Compilers: lex analysis/ Some Good News Most programming languages use very similar lexical analyzers – –e.g. the same kind of IDs, INTs, punctuation, and keywords Once you've written one lexical analyzer, you can reuse it for other languages with only minor changes.

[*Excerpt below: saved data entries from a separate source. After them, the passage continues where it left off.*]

$ cat config.mk
export PLATFORM = sky130hd
export DESIGN_NAME = load_store_unit
export DESIGN_NICKNAME = d
export VERILOG_FILES = /design/src/rtl/load_store_unit.sv
export SDC_FILE = /design/constraint.sdc
export NUM_CORES = 1
export LEC_CHECK = 0
export ABC_AREA = 1
export CAP_MARGIN = 20
export CORE_UTILIZATION = 48
export CTS_CLUSTER_SIZE = 25
export DETAILED_ROUTE_END_ITERATION = 10
export PLACE_DENSITY = 0.86
export SLEW_MARGIN = 20
export SYNTH_ARGS = -nofsm -noshare
export SYNTH_HDL_FRONTEND = slang
export SYNTH_SLANG_ARGS = --single-unit
$ cat constraint.sdc
create_clock -name clk -period 3.8 [get_ports clk]
set_input_delay 0.57 -clock clk [delete_from_list [all_inputs] [get_ports clk]]
set_output_delay 0.57 -clock clk [all_outputs]
set_load 0.02 [all_outputs]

Compilers: lex analysis/ From REs to Code Automatically 1. Write the REs for the language. 2. Convert to Non-deterministic Finite Automata (NFA). 3. Convert to Deterministic Finite Automata (DFA) 4. Convert to a table that can be 'plugged' into an 'empty' lexical analyser. There are tools that will do stages 2-4 automatically. We'll look at one such tool, lex, in the next chapter.